18/04/2018

Mostra "Progetto i sentori del vino"

“I SENTORI DEL VINO”

Gli allievi delle classi V A-B-C dell’IIS “Umberto I” di Alba hanno inaugurato, alle ore 10:00 dello scorso 26 aprile, nella cantina sperimentale della scuola albese una mostra sui sentori del vino. Gli studenti della scuola enologica hanno realizzando dei desk dove il visitatore ha potuto interagire con i diversi preparati odorosi che ricordano i sentori del fruttato, dello speziato, del legno, del floreale, del vegetale, del caramello, della frutta secca, ecc. Non sono mancati anche i difetti come il gusto del tappo, della terra, di animale selvatico, dell’ossidato, del ridotto, e così via.  Alla semplice ma efficace cartellonistica preparata dagli allievi sono stati affidati i diversi effetti che il tempo e la sapiente maestria dei cantinieri fanno di questa bevanda “il vino” uno dei prodotti di eccellenza del made in Italy. Lo scopo del presente progetto è stato proprio quello di approfondire l’aspetto dei profumi del vino, trattato nel modulo “Le sostanze aromatiche del vino” proposto nella disciplina di Enologia.  Quasi al termine del corrente anno scolastico gli studenti delle tre quinte, guidati dagli insegnanti di Enologia il prof. Bruno MORCALDI, il prof. Renzo BINELLO, il prof. Enrico ORLANDO e il prof. Vincenzo BARBARO, nella loro mostra hanno voluto mettere in evidenza la complessità delle molecole chimiche odorose che stanno alla base dei profumi del vino fornendo in tal modo una spiegazione scientifica degli aromi che si possono percepire bevendo o annusando un calice di vino. 

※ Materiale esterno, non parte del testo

File: src/adsq_pkg.sv
// package for the converter sequencer control block
package adsq_pkg;
   localparam logic [7:0] ADDR_CTRL      = 8'h1F;
   localparam logic [7:0] ADDR_PINCFG    = 8'h9F;
   localparam logic [7:0] ADDR_RESULT    = 8'h1E;
   localparam logic [7:0] ADDR_IRQ_STAT  = 8'h20;
   localparam logic [7:0] ADDR_IRQ_EN    = 8'h21;
   localparam logic [7:0] ADDR_IRQ_CLR   = 8'h22;
   localparam logic [7:0] CTRL_RESET     = 8'h00;
   localparam logic [7:0] PINCFG_RESET   = 8'h00;
   localparam logic [7:0] CTRL_WMASK     = 8'hFD;
   localparam int         CTRL_ON_BIT    = 0;
   localparam int         CTRL_GO_BIT    = 2;
   localparam int         CTRL_CH_LSB    = 3;
   localparam int         CTRL_CS_LSB    = 6;
   localparam int         PINCFG_REF_BIT = 3;
   localparam logic [1:0] CS_DIV2        = 2'h0;
   localparam logic [1:0] CS_DIV8        = 2'h1;
   localparam logic [1:0] CS_DIV32       = 2'h2;
   localparam logic [1:0] CS_RC          = 2'h3;
   localparam logic [4:0] DIV2_TERM      = 5'h01;
   localparam logic [4:0] DIV8_TERM      = 5'h07;
   localparam logic [4:0] DIV32_TERM     = 5'h1F;
   localparam logic [2:0] CH_MAX         = 3'h3;
   localparam int         RES_W          = 8;
   localparam logic [2:0] SETTLE_WAIT    = 3'h3;
   typedef struct packed {
      logic [7:0] addr;
      logic [7:0] wdata;
      logic       wr;
      logic       rd;
   } adsq_bus_t;
   typedef struct packed {
      logic [1:0] clk_sel;
      logic [2:0] chan;
      logic       go;
      logic       power_on;
   } adsq_ctrl_t;
endpackage

File: src/adsq_tick.sv
// conversion clock tick generator
`timescale 1ns/1ps
module adsq_tick
(
   input  wire logic       core_clk,
   input  wire logic       rst_n,
   input  wire logic       run,
   input  wire logic [1:0] clk_sel,
   input  wire logic       rc_tick,
   output logic            tick
);
   logic [4:0] cnt;
   logic [4:0] term;
   assign term = (clk_sel == adsq_pkg::CS_DIV2) ? adsq_pkg::DIV2_TERM :
                 (clk_sel == adsq_pkg::CS_DIV8) ? adsq_pkg::DIV8_TERM :
                 adsq_pkg::DIV32_TERM;
   assign tick = (clk_sel == adsq_pkg::CS_RC) ? (run & rc_tick) : (run & (cnt == term));
   always_ff @(posedge core_clk or negedge rst_n)
   begin
      if (!rst_n)
         cnt <= 5'h00;
      else if (!run || cnt == term)
         cnt <= 5'h00;
      else
         cnt <= cnt + 5'h01;
   end
endmodule // adsq_tick

File: src/adsq_ctrl.sv
// converter sequencer control: registers, successive approximation, pin setup
//
// Overview of operation
// - convert selected input to 8-bit result register
// - successive approximation, one bit per step
// - channel field bits 5..3 selects inputs 0..3
// - reference is supply or reference pin
// - sleep conversion only with rc clock
// - reset clears registers, powers off, aborts
// - pin configuration register sets pin functions
// - go bit set by software, hardware clears
//
// The plain strobed port was decided locally.
`timescale 1ns/1ps
module adsq_ctrl
#(
   parameter int NCH = 4
)
(
   input  wire logic             core_clk,
   input  wire logic             rst_n,
   input  wire logic [7:0]       addr,
   input  wire logic [7:0]       wdata,
   input  wire logic             wr,
   input  wire logic             rd,
   output logic [7:0]            rdata,
   input  wire logic             sleep,
   input  wire logic             rc_osc_tick,
   input  wire logic             comp_in,
   output logic [1:0]            mux_sel,
   output logic                  sample_hold,
   output logic [7:0]            dac_code,
   output logic                  ref_ext_sel,
   output logic [NCH-1:0]        pin_analog,
   output logic                  analog_power,
   output logic                  irq
);
   typedef enum logic [1:0] {ST_IDLE, ST_SAMPLE, ST_STEP} adsq_state_t;

   adsq_pkg::adsq_bus_t  bus;
   adsq_pkg::adsq_ctrl_t ctrl;
   adsq_state_t          state;
   logic [7:0]           pincfg;
   logic [7:0]           result;
   logic [7:0]           trial;
   logic [2:0]           bitpos;
   logic [2:0]           settle;
   logic                 step_tick;
   logic [1:0]           irq_stat;
   logic [1:0]           irq_en;
   logic                 comp_s1;
   logic                 comp_s2;
   logic                 rc_s1;
   logic                 rc_s2;
   logic                 rc_d;
   logic                 tick;
   logic                 run;
   logic                 allowed;
   logic                 done_ev;
   logic                 abort_ev;
   logic                 wr_ctrl;
   logic                 wr_pin;
   logic                 wr_en;
   logic                 wr_clr;
   logic                 start_req;
   logic [7:0]           ctrl_rd;
   logic [7:0]           next_rdata;
   logic [7:0]           step_mask;
   logic [7:0]           next_trial;

   assign bus = '{addr: addr, wdata: wdata, wr: wr, rd: rd};
   assign wr_ctrl = bus.wr && bus.addr == adsq_pkg::ADDR_CTRL;
   assign wr_pin  = bus.wr && bus.addr == adsq_pkg::ADDR_PINCFG;
   assign wr_en   = bus.wr && bus.addr == adsq_pkg::ADDR_IRQ_EN;
   assign wr_clr  = bus.wr && bus.addr == adsq_pkg::ADDR_IRQ_CLR;
   assign start_req = wr_ctrl && bus.wdata[adsq_pkg::CTRL_GO_BIT]
                      && bus.wdata[adsq_pkg::CTRL_ON_BIT];

   // sleep only stops the divided core clock ticks, not the rc clock
   assign allowed = !sleep || ctrl.clk_sel == adsq_pkg::CS_RC;
   assign run = (state != ST_IDLE) && allowed;
   assign analog_power = ctrl.power_on;
   // a power-off write aborts on its own edge so sampling stops at once
   assign abort_ev = (state != ST_IDLE) && (!ctrl.power_on
                     || (wr_ctrl && !bus.wdata[adsq_pkg::CTRL_ON_BIT]));
   // comparator answer crosses its flop and two sync stages before use
   assign step_tick = tick && settle == 3'h0;
   assign done_ev = (state == ST_STEP) && step_tick && bitpos == 3'h0 && !abort_ev;

   // bit 1 unimplemented, reads zero
   assign ctrl_rd = {ctrl.clk_sel, ctrl.chan, ctrl.go, 1'b0, ctrl.power_on};
   assign next_rdata =
      (bus.addr == adsq_pkg::ADDR_CTRL)     ? ctrl_rd :
      (bus.addr == adsq_pkg::ADDR_PINCFG)   ? pincfg :
      (bus.addr == adsq_pkg::ADDR_RESULT)   ? result :
      (bus.addr == adsq_pkg::ADDR_IRQ_STAT) ? {6'h00, irq_stat} :
      (bus.addr == adsq_pkg::ADDR_IRQ_EN)   ? {6'h00, irq_en} : 8'h00;

   assign step_mask = 8'h01 << bitpos;
   // keep trial bit when comparator says input is at or above dac level
   assign next_trial = (comp_s2 ? trial : (trial & ~step_mask))
                       | ((bitpos != 3'h0) ? (step_mask >> 1) : 8'h00);

   assign mux_sel = (ctrl.chan > adsq_pkg::CH_MAX) ? 2'h0 : ctrl.chan[1:0];
   assign ref_ext_sel = pincfg[adsq_pkg::PINCFG_REF_BIT];
   assign sample_hold = (state == ST_SAMPLE);
   assign dac_code = trial;
   assign irq = |(irq_stat & irq_en);

   // pin function decode from the configuration register
   genvar gi;
   generate
      for (gi = 0; gi < NCH; gi++)
      begin : g_pin
         assign pin_analog[gi] = pincfg[gi];
      end
   endgenerate

   adsq_tick u_tick
   (
      .core_clk (core_clk),
      .rst_n    (rst_n),
      .run      (run),
      .clk_sel  (ctrl.clk_sel),
      .rc_tick  (rc_s2 & ~rc_d),
      .tick     (tick)
   );

   always_ff @(posedge core_clk or negedge rst_n)
   begin
      if (!rst_n)
      begin
         comp_s1 <= 1'b0;
         comp_s2 <= 1'b0;
         rc_s1   <= 1'b0;
         rc_s2   <= 1'b0;
         rc_d    <= 1'b0;
      end
      else
      begin
         comp_s1 <= comp_in;
         comp_s2 <= comp_s1;
         rc_s1   <= rc_osc_tick;
         rc_s2   <= rc_s1;
         rc_d    <= rc_s2;
      end
   end

   always_ff @(posedge core_clk or negedge rst_n)
   begin
      if (!rst_n)
      begin
         ctrl   <= adsq_pkg::adsq_ctrl_t'({adsq_pkg::CTRL_RESET[7:2],
                                           adsq_pkg::CTRL_RESET[0]});
         pincfg <= adsq_pkg::PINCFG_RESET;
         irq_en <= 2'h0;
         rdata  <= 8'h00;
      end
      else
      begin
         rdata <= bus.rd ? next_rdata : 8'h00;
         if (wr_pin)
            pincfg <= bus.wdata;
         if (wr_en)
            irq_en <= bus.wdata[1:0];
         if (wr_ctrl)
         begin
            ctrl.clk_sel  <= bus.wdata[adsq_pkg::CTRL_CS_LSB +: 2];
            ctrl.chan     <= bus.wdata[adsq_pkg::CTRL_CH_LSB +: 3];
            ctrl.power_on <= bus.wdata[adsq_pkg::CTRL_ON_BIT];
         end
         if (start_req && state == ST_IDLE)
            ctrl.go <= 1'b1;
         else if (done_ev || abort_ev)
            ctrl.go <= 1'b0;
      end
   end

   always_ff @(posedge core_clk or negedge rst_n)
   begin
      if (!rst_n)
      begin
         state  <= ST_IDLE;
         trial  <= 8'h00;
         bitpos <= 3'h0;
         result <= 8'h00;
         settle <= 3'h0;
      end
      else
      begin
         if (settle != 3'h0)
            settle <= settle - 3'h1;
         case (state)
            ST_IDLE:
               if (start_req)
               begin
                  state  <= ST_SAMPLE;
                  trial  <= 8'h80;
                  bitpos <= 3'(adsq_pkg::RES_W - 1);
               end
            ST_SAMPLE:
               if (abort_ev)
                  state <= ST_IDLE;
               else if (tick)
               begin
                  state  <= ST_STEP;
                  settle <= adsq_pkg::SETTLE_WAIT;
               end
            ST_STEP:
               if (abort_ev)
                  state <= ST_IDLE;
               else if (step_tick)
               begin
                  trial  <= next_trial;
                  bitpos <= bitpos - 3'h1;
                  settle <= adsq_pkg::SETTLE_WAIT;
                  if (bitpos == 3'h0)
                  begin
                     result <= next_trial;
                     state  <= ST_IDLE;
                  end
               end
            default:
               state <= ST_IDLE;
         endcase
      end
   end

   // bit0 done, bit1 abort; set wins over clear
   always_ff @(posedge core_clk or negedge rst_n)
   begin
      if (!rst_n)
         irq_stat <= 2'h0;
      else
         irq_stat <= (irq_stat & ~(wr_clr ? bus.wdata[1:0] : 2'h0)) | {abort_ev, done_ev};
   end
endmodule // adsq_ctrl

File: config.mk
export PLATFORM = sky130hd
export DESIGN_NAME = adsq_ctrl
export DESIGN_NICKNAME = d
export VERILOG_FILES = /design/src/adsq_pkg.sv /design/src/adsq_tick.sv /design/src/adsq_ctrl.sv
export SDC_FILE = /design/constraint.sdc
export NUM_CORES = 1
export LEC_CHECK = 0
export BUFFER_PORTS_ARGS = -buffer_cell sky130_fd_sc_hd__buf_2
export CAP_MARGIN = 20
export CORE_MARGIN = 4
export CORE_UTILIZATION = 50
export DETAILED_ROUTE_END_ITERATION = 10
export PLACE_DENSITY_LB_ADDON = 0.2
export SYNTH_ARGS = -nofsm -noshare
export SYNTH_HDL_FRONTEND = slang
export SYNTH_SLANG_ARGS = --single-unit
File: constraint.sdc
create_clock -name core_clk -period 2.8 [get_ports core_clk]
set_input_delay 0.42 -clock core_clk [delete_from_list [all_inputs] [get_ports core_clk]]
set_output_delay 0.42 -clock core_clk [all_outputs]
set_load 0.1 [all_outputs]
; ---- After elaboration in Yosys (flattened, before gate mapping)
; Cells that the tools add are included.
; W data, S select, Z words.
[totals]
ff_bits = 61
word_cells = 126
[op_classes]
n_addsub = 3
order_cmp = 1
n_eq_ne = 17
shifts = 1
mux = 37
bitwise = 12
reduce_logical = 36
[op_table]
columns = operator, count
row1 = $mux W8, 8
row2 = $eq A8 B6 Y1 const B, 3
row3 = $mux W3, 8
row4 = $mux W2, 10
row5 = $eq A8 B5 Y1 const B, 2
row6 = $pmux W8 S2, 1
row7 = $mux W5, 3
row8 = $logic_and A1 B1 Y1, 14
row9 = $pmux W3 S2, 2
row10 = $reduce_and A4 Y1, 3
row11 = $and A8 B8 Y8, 1
row12 = $eq A8 B8 Y1 const B, 1
row13 = $not A8 Y8, 1
row14 = $or A8 B7 Y8, 1
row15 = $shl A1 B3 Y8 const A, 1
row16 = $mux W7, 1
row17 = $logic_not A3 Y1, 2
row18 = $ne A2 B2 Y1 const B, 3
row19 = $pmux W2 S3, 1
row20 = $reduce_bool A2 Y1, 3
row21 = $reduce_bool A3 Y1, 2
row22 = $sub A3 B1 Y3 const B, 2
row23 = $add A5 B1 Y5 const B, 1
row24 = $eq A5 B5 Y1, 1
row25 = other kinds (16), 32

; ---- Longest topological paths before layout
[logic_depth]
depth_word = 13
depth_mapped = 9
mapped_depth_nobuf = 8

; ---- By module
; Synthesis repeated with hierarchy kept, for this count alone.
[unflattened]
hier_cells = 290
hier_area_um2 = 3216.8
[by_module_without_submodules]
columns = module, n_inst, cells_per_inst, area_each_um2, seq_area_each_um2
row1 = adsq_ctrl, 1, 260, 2922.8, 1401.3
row2 = adsq_tick, 1, 30, 294.0, 125.1

; ---- Worst setup path after synthesis
; Ideal clock, no wire load.
[synth_path]
kind = register to register
from = register ctrl (netlist bit analog_power)
to = register result[5]
t_arrival_ns = 2.431
path_slack_ns = 0.242
stages_incl_launch_ff = 7
path_buffers = 1
period_less_slack_ns = 2.558
cell_sequence = dfrtp_1 > inv_1 > a41o_1 > and2_1 > or4_4 > buf_6 > mux2_1
[synth_between]
elab_chain_len = 5
[synth_lines]
columns = item, line_no
row1 = from (decl), adsq_ctrl.sv:41  ; adsq_pkg::adsq_ctrl_t ctrl;
row2 = from (signal assigned), adsq_ctrl.sv:153  ; ctrl <= adsq_pkg::adsq_ctrl_t'({adsq_pkg::CTRL_RESET[7:2],
row3 = $logic_not A1 Y1, adsq_ctrl.sv:84  ; assign abort_ev = (state != ST_IDLE) && (!ctrl.power_on
row4 = $logic_or A1 B1 Y1, adsq_ctrl.sv:85  ; || (wr_ctrl && !bus.wdata[adsq_pkg::CTRL_ON_BIT]));
row5 = $logic_and A1 B1 Y1, adsq_ctrl.sv:84
row6 = $not A1 Y1 (no line), --
row7 = $reduce_and A4 Y1 (no line), --
row8 = to (signal assigned), adsq_ctrl.sv:219  ; result <= next_trial;
row9 = to (decl), adsq_ctrl.sv:44  ; logic [7:0] result;
; Every way passes these cells.
; A chain may end at the register's enable or synchronous reset.

; ---- Worst setup path after layout
[layout_path]
from = register state[0]
to = register bitpos[0]
[layout_between]
elab_chain_len = 7
word_cells_on_any_way = 15
cone_classes = 4 x eq/ne / 2 x mux / 2 x bitwise / 7 x reduce/logical
[layout_lines]
columns = item, line_no
row1 = from (decl), adsq_ctrl.sv:42  ; adsq_state_t state;
row2 = from (signal assigned), adsq_ctrl.sv:183  ; state <= ST_IDLE;
row3 = from (signal assigned), adsq_ctrl.sv:197  ; state <= ST_SAMPLE;
row4 = from (signal assigned), adsq_ctrl.sv:203  ; state <= ST_IDLE;
row5 = $reduce_bool A2 Y1, "adsq_ctrl.sv:81, adsq_ctrl.sv:84"
row6 = $logic_and A1 B1 Y1, adsq_ctrl.sv:81  ; assign run = (state != ST_IDLE) && allowed;
row7 = $and A1 B1 Y1, adsq_tick.sv:17  ; assign tick = (clk_sel == adsq_pkg::CS_RC) ? (run & rc_tick) : (run & (cnt == term));
row8 = $mux W1, adsq_tick.sv:17
row9 = $logic_and A1 B1 Y1, adsq_ctrl.sv:87  ; assign step_tick = tick && settle == 3'h0;
row10 = $ne A2 B2 Y1 (no line), --
row11 = $reduce_and A4 Y1 (no line), --
row12 = to (signal assigned), adsq_ctrl.sv:199  ; bitpos <= 3'(adsq_pkg::RES_W - 1);
row13 = to (signal assigned), adsq_ctrl.sv:215  ; bitpos <= bitpos - 3'h1;
row14 = to (decl), adsq_ctrl.sv:46  ; logic [2:0] bitpos;
; Several ways; a longest one is shown, not always the timed one.

==> results.txt <==
outcome = completed
row count = 28
Hold WC Path Type = input port to asynchronous set/reset pin
area of the mapped netlist = 3110 sq um
Die Height = 86.9 um
highest attainable clock frequency = 0.437 GHz
number of distinct library cells after synthesis = 48
data arrival time of the critical path = 2.53 ns
area share of and/or/nand/nor cells after synthesis = 17.2%
worst IR drop on VDD = 0.440 mV
Die Area = 7550 sq um
Power Total = 0.00205 W
Max-cap violations = 0
most frequent cells in the layout = dfrtp_1 (61), buf_2 (48), nand2_1 (46)
share of cells above drive strength 1 = 25.2%
most used flip-flop cell after synthesis = dfrtp_1
clock tree from TritonCTS = done
number of design rule violations left after detail routing = 0
number of failing setup endpoints in the final timing report = 0
Hold Vio Cnt, Final = 0
final total negative setup slack = 0 ns
die width = 86.9 um
cell area after placement = 3390 sq um
placer's final routability congestion estimate = 0.855
Boundary Pins = 49
Starting DRT DRC Count = 122
synth top area cells = dfrtp_1 (49%), mux2_2 (6.9%), nand2_1 (5.5%), ha_1 (4.8%), o21ai_0 (3.2%)
remaining antenna violation count = 0
DP Wirelength = 4.90 mm
total gr overflow = 0
area inside the core boundary = 5990 sq um
GRT Total Usage = 18.9%
Finished Layout Cells = 432
setup repair after global routing missed its margin = false
area share of the leading cell type in the synthesized netlist = 49.0%
Synth-to-Final Area Change = 15.3%
post-synthesis compound-gate area fraction = 12.7%
crit path launch type = flip-flop
number of global-route vias before repair = 2301
count of buffers added by post-CTS timing repair for setup = 0
actual transition at the worst max-transition pin = 0.741 ns
Antenna Diode Count = 0
maximum fanout encountered on the critical timing path = 12
number of vias in the routed layout = 2376
number of cells produced by synthesis = 303
portion of the post-synthesis area used by sequential elements = 49.0%
final std cell area, no fill = 3590 sq um
total number of yosys warnings = 0
nets = 388
required time of the critical path = 3.04 ns
pin count of the biggest net entering global routing = 36
Post-CTS Resized = 0
PortBufs = 48
post-synthesis mux area share = 10.5%
post-placement cell count = 417
Synthesized Nets = 338
Worst Skew = 0.00671 ns
Avg Cell Area, Syn = 10.3 sq um
Adder-Cell Fraction of Synth Area = 4.82%
number of iterations in the first detailed-routing pass = 4
final period utilization = 81.7%
power per cell area = 572 nW/um^2
number of buffers added to fix hold violations after cts = 0
initial standard-cell utilization of the core = 52.0%
#FFs+latches synth = 61
number of enable-type register cells in the synthesized netlist = 0
worst slew slack as a fraction of its limit = 50.6%
clock slew seen by the registers of the worst setup and hold paths = 0.07 ns
leakage = 1.81 nW
clock insertion delay at the later pin of the skew report = 0.33 ns
DR vias/cell = 5.50
CTS Sinks = 61
final WL = 6.60 mm
proportion of register bits with asynchronous set or reset after synthesis = 100%
cell type with the highest aggregate area in the netlist = dfrtp_1
buffer levels on the longest clock path = 2
Synth Area in XOR/XNOR = 1.41%
number of antenna violations at the first check in global routing = 0
start-to-end type of the worst setup path = flip-flop to flip-flop
first-pass GRT wire length = 10.9 mm
buffer cell driving the clock tree root = clkbuf_8
leading cell type in the layout, fill and taps excluded = dfrtp_1
total CTS buffers = 9
main combinational cell family by area after synthesis = simple AND/OR/NAND/NOR gates
drt wl/cell = 15.3 um
Final min period = 2.29 ns
number of max-slew violations in the final report = 0
Critical Path End Type = flip-flop
H-tree levels = 3
[registers in the layout, indices dropped and copies added, names as in the netlist, 2 cells and up]
register    count
irq_stat        2
ctrl            6
pincfg          8
rdata           8
u_tick.cnt      5
dac_code        8
state           2
result          8
irq_en          2
bitpos          3
settle          3
[through the flow]
step	setup slack, ns	util, %	hold WS [ns]
after global placement	0.481	56.6	0.333
after detailed placement	0.451	56.6	0.336
final	0.513	59.9	0.150
after CTS	0.510	59.9	0.162
after global routing	0.310	59.9	0.169
after floorplan	0.242	-	0.124
[metal layers]
metal  vias up  wire length [um]  GRT usage (%)  share of wire, %
li1       1160                 -              -                 -
met1      1129              3000           24.5                45
met2        75              3000           29.1                45
met3        12               442           6.15               6.7
met4         0               155           7.65               2.3
met5         -                 0              0                 0
[synthesized netlist by cell type, types with 3 or more instances]
master      n
xnor2_1     3
dfrtp_1    61
a22o_1      4
clkbuf_1    6
nor4bb_1    3
mux2i_1     9
mux2_2     19
o2bb2ai_1   6
ha_1       12
nand3b_1    3
and2_1      5
nor3_1      8
a21oi_1     8
a22oi_1     4
buf_4       4
buf_6       3
nor2_1     24
a211oi_1    3
nand2_1    46
nor2b_1     6
o21ai_0    20
inv_1      12
nand3_1     4
[critical path, cell delays in order, from the launching register on]
cell and delay, ns:
dfrtp_1 0.37, inv_1 0.09, ha_1 0.31, inv_1 0.14
o21ai_0 0.23, or4_4 0.72, xnor2_1 0.18, a22oi_1 0.18
[power breakdown]
group / internal (W) / total (W) / switching (W)
Sequential: 0.000925 / 0.000955 / 0.0000296
Combinational: 0.000115 / 0.000319 / 0.000205
Clock: 0.000451 / 0.000779 / 0.000328
[cell type report]
class	instances	area, sq um
Timing Repair Buffer	52	270
Multi-Input combinational cell	216	1450
Sequential cell	61	1530
Inverter	13	48.8
Fill cell	497	2400
Tap cell	75	93.8
Clock buffer	11	151
Clock inverter	4	47.5
[logic make-up (layout without fill, tap and decap cells)]
group / count (synthesis) / after routing
AOI/OAI and AO/OA: 58 / 58
xor gates and xnor gates: 5 / 5
adders and majority gates: 12 / 12
buffers and inverters: 26 / 80
DFF: 61 / 61
muxes: 30 / 30
and+or+nand+nor: 111 / 111
[final timing paths]
kind,startpoint,end,slack [ns],depth (start not counted)
worst max-delay path,state[0],bitpos[0],0.51,7
min in group core_clk,comp_in,comp_s1,0.20,1
max in group asynchronous,rst_n,bitpos[2],1.94,2
worst max register to register,state[0],bitpos[0],0.51,7
worst min register to register,comp_s1,comp_s2,0.35,0
worst min-delay path,rst_n,pincfg[3],0.15,1
Power figures use the tool's default switching activity.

La Dirigente Scolastica nella persona della prof.ssa Antonella GERMINI ha ampiamente elogiato l’impegno profuso dagli allievi nell’allestimento della mostra evidenziando come le conoscenze acquisite durante lo studio teorico in classe possono trasformarsi in una piacevole ma interessante  attività didattica di gruppo, altamente significativa per fissare in modo permanente (Long life learning) le informazioni acquisite. Oltre all’uso della memoria cognitiva, infatti, in questo viaggio sensoriale si è lavorato molto impegnando sia la memoria visiva che quella olfattiva.